Acabei de assistir ao filme "O Pior Vizinho do Mundo", e ainda me sinto tocada pela estória de Otto Anderson, brilhantemente interpretado por Tom Hanks.
Um homem que, após a perda da esposa, se torna amargurado, fechado e mau-humorado, que busca incansavelmente ocupar o próprio tempo, cuidando das coisas que o rodeiam. Uma forma de se desviar da própria dor, uma forma de não suportar sua vida e seus sentimentos, uma armadura criada para que as pessoas não vejam o quanto sua dor o deixa vulnerável.

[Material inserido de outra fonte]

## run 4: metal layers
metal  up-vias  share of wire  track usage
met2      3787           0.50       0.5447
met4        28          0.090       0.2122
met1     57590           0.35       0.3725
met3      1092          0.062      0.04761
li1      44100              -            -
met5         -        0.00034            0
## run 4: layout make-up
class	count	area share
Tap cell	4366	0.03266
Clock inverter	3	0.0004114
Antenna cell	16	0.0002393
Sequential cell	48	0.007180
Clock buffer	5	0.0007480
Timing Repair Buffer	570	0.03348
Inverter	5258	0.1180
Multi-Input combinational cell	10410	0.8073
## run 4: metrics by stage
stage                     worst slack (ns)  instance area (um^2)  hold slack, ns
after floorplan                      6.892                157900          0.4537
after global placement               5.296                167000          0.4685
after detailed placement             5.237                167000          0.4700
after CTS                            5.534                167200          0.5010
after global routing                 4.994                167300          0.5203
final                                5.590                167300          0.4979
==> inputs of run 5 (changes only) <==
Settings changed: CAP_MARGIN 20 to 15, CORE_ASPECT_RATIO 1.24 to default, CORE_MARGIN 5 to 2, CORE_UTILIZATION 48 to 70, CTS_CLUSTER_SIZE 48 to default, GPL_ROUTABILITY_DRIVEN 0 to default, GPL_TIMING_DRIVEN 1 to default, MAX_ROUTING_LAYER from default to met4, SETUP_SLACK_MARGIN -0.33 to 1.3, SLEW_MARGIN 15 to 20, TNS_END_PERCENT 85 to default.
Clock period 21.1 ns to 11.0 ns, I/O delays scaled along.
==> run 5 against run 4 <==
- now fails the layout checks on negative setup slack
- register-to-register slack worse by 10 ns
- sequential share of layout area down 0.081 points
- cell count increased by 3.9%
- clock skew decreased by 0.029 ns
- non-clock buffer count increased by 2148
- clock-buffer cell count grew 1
==> inputs of sierra <==
==> flow/design.v <==
module alu_top(clk, a, b, op, out, carry_out, over_flow, zero);
input clk;
input [31:0] a, b;
input [2:0] op;
output reg [31:0] out;
output reg carry_out, over_flow, zero;
reg [31:0] a_r, b_r;
reg [2:0] op_r;
wire [31:0] alu_out;
wire alu_carry_out, alu_over_flow, alu_zero;
ALU alu_core(a_r, b_r, op_r, alu_out, alu_carry_out, alu_over_flow, alu_zero);
always @(posedge clk) begin
	a_r <= a;
	b_r <= b;
	op_r <= op;
	out <= alu_out;
	carry_out <= alu_carry_out;
	over_flow <= alu_over_flow;
	zero <= alu_zero;
end
endmodule

module xorgate(a, b, out);
output[31:0] out;
input wire[31:0] a, b;
generate  
genvar index;
for (index = 0; index<32; index = index + 1)
	begin: xorgen
		xor xor1(out[index], a[index], b[index]);
	end
endgenerate
endmodule
module andgate(a, b, out);
output[31:0] out;
input[31:0] a, b;
generate  
genvar index;
for (index = 0; index<32; index = index + 1)
	begin: andgen
		and and1(out[index], a[index], b[index]);  
	end
endgenerate
endmodule
module orgate(a, b, out);
output[31:0] out;
input[31:0] a, b;
generate  
genvar index;
for (index = 0; index<32; index = index + 1)
	begin: orgen
		or or1(out[index], a[index], b[index]);
	end
endgenerate
endmodule
module adder(sum, carryout, a, b, carryin);
output sum, carryout;
input a, b, carryin;
xor sumbit(sum, a, b, carryin);
and bc(b_c, b, carryin);
and ac(a_c, a, carryin);
and ab(a_b, a, b);
or cout(carryout, b_c, a_c, a_b);
endmodule
module adder32Bit(addo, carryout, over_flow, A, B, carry_in);
output[31:0] addo;  
output carryout;  
output over_flow;  
input[31:0] A;  
input[31:0] B;  
input carry_in;
wire[31:0] carry_oarray;
adder adder_init (addo[0], carry_oarray[0], A[0], B[0], carry_in);
adder adder1 (addo[1], carry_oarray[1], A[1], B[1], carry_oarray[0]);
generate  
genvar index;
for (index = 2; index<32; index = index + 1)
	begin: add32b
	adder addergen (addo[index], carry_oarray[index], A[index], B[index], carry_oarray[index-1]);
	end
endgenerate
assign carryout = carry_oarray[31];
wire abxor, abcoutxor;
xor xor1(abxor, A[31], B[31]);
xor xor2(abcoutxor, carryout, abxor);
xor xor3(over_flow, addo[31], abcoutxor);
endmodule
===== design/flow/config.mk =====
export PLATFORM = sky130hd
export DESIGN_NAME = alu
export DESIGN_NICKNAME = alu
export VERILOG_FILES = /design/flow/design.v
export SDC_FILE = /design/flow/constraint.sdc
export NUM_CORES = 4
export LEC_CHECK = 0
export CAP_MARGIN = 20
export CORE_MARGIN = 2
export CORE_UTILIZATION = 68
export CTS_CLUSTER_SIZE = 98
export PLACE_DENSITY = 0.36
export SLEW_MARGIN = 20
export TNS_END_PERCENT = 30

===== design/flow/constraint.sdc =====
create_clock -name core_clock -period 7.17 [get_ports {i_clk}]
set_input_delay 1.4340 -clock core_clock [delete_from_list [all_inputs] [get_ports {i_clk}]]
set_output_delay 1.4340 -clock core_clock [all_outputs]
set_load 0.01 [all_outputs]
## fix_audio_ns
module fix_audio_ns(
	output reg ack, 
	output reg overflow, 
	output reg [16-1:0] tx_data, 
	input [16-1:0] rx_data, 
	input [16+16+16+4-1:0] conf, 
	input req, 
	input enable, 
	input rstn, clk 
);
clock: 83.8 ns
lec_check: 0
abc_area: 1
cap_margin: 20
core_margin: 2
core_utilization: 65
cts_cluster_size: 18
gpl_timing_driven: 1
max_routing_layer: met4
setup_slack_margin: 5.0
slew_margin: 35
tns_end_percent: 90
run.sh (not shown) runs the stock make flow with config.mk's settings and CLKGATE_MAP_FILE=.
Then changed:
- CORE_UTILIZATION: 65 -> 40
- CTS_CLUSTER_SIZE: 18 -> unset
- GPL_TIMING_DRIVEN: 1 -> 0
- MAX_ROUTING_LAYER: met4 -> unset
- SETUP_SLACK_MARGIN: 5.0 -> unset
- SLEW_MARGIN: 35 -> 25
- TNS_END_PERCENT: 90 -> unset
- clock period: 83.8 -> 90.0 ns (I/O delays scaled with it)
- The new run passed the timing, design-rule and antenna checks
- clock-buffer cell count is higher by 7
- routed wire length is higher by about 3.6%
- worst setup slack is worse by 1600 ps
- clock skew climbs by 24 ps
- core utilization falls by 28 points
==> flow/design.v <==
module dual_port_ram #(
  parameter DATA_WIDTH = 8,
  parameter ADDR_WIDTH = 6
)(
  input logic clk,
  input logic rst,
  input logic [DATA_WIDTH-1 : 0] data1,
  input logic [ADDR_WIDTH-1 : 0] addr1,
  input logic enable1,
  input logic [DATA_WIDTH-1 : 0] data2,
  input logic [ADDR_WIDTH-1 : 0] addr2,
  input logic enable2,
  output logic [DATA_WIDTH-1 : 0] q1,
  output logic [DATA_WIDTH-1 : 0] q2
);
  logic [DATA_WIDTH-1 : 0] ram[0 : 2**(ADDR_WIDTH)-1];
  always@(posedge clk) begin
    if(rst) begin
      q1 <= 0;
      q2 <= 0;
    end else begin
      if (enable1) begin
        ram[addr1] <= data1;
      end else begin
        q1 <= ram[addr1];
      end 
      if (enable2) begin
        ram[addr2] <= data2;
      end else begin
        q2 <= ram[addr2];
      end 
    end 
  end
endmodule
make LEC_CHECK=0 CAP_MARGIN=5 CELL_PAD_IN_SITES_DETAIL_PLACEMENT=2 CELL_PAD_IN_SITES_GLOBAL_PLACEMENT=0 CORE_MARGIN=5 CORE_UTILIZATION=61 CTS_CLUSTER_DIAMETER=149 CTS_CLUSTER_SIZE=71 GPL_ROUTABILITY_DRIVEN=0 GPL_TIMING_DRIVEN=0 MAX_ROUTING_LAYER=met5 PLACE_DENSITY=0.49 SETUP_SLACK_MARGIN=0.08 SLEW_MARGIN=0 TNS_END_PERCENT=95 finish   # period 3.62 ns
run.sh (not shown) runs the stock make flow with config.mk's settings and CLKGATE_MAP_FILE=.
The first run failed in detailed placement (3_5_place_dp).
Setup of run A:
## conv
module conv (
input [4:0] stride,
input  conv_enable, 
output reg [18:0] address1 , address2, write_address,
output reg end_reach, full_conv_end, dot_sum_end,
input clk,
input reset,
input [9:0] w1 ,h1,w2,h2,
output reg [9:0] width, height
  );
make LEC_CHECK=0 ABC_AREA=0 CAP_MARGIN=40 CORE_ASPECT_RATIO=1.22 CORE_MARGIN=10 CORE_UTILIZATION=18 CTS_CLUSTER_DIAMETER=252 CTS_CLUSTER_SIZE=92 GPL_ROUTABILITY_DRIVEN=0 GPL_TIMING_DRIVEN=0 HOLD_SLACK_MARGIN=-0.04 SLEW_MARGIN=20 TNS_END_PERCENT=15 finish   # period 5.94 ns
run.sh (not shown) runs the stock make flow with config.mk's settings and CLKGATE_MAP_FILE=.
The flow completed for run A, but it is not clean: the layout still shows setup timing.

Ao longo da trama, Otto tenta várias vezes se "despedir" da vida. Mas é como se uma força maior o impedisse. E a leitura que faço desse recorte é que, a vida luta pela vida o tempo todo. Por mais que haja dor e sofrimento, a vida luta pela vida através de pequenos gestos de amor, gentileza, acolhimento...
A vida luta pela vida e nos assopra aos ouvidos "Eu sou a vida e estou aqui com você"! Ela se manifesta nos pequenos gestos: no sorriso de um vizinho, num prato de comida partilhado, num abraço inesperado ou na lembrança de um amor que não se apaga.
Por mais escura que a noite pareça, há sempre um fio de luz tentando nos alcançar.
Memento vivere — lembre-se de viver.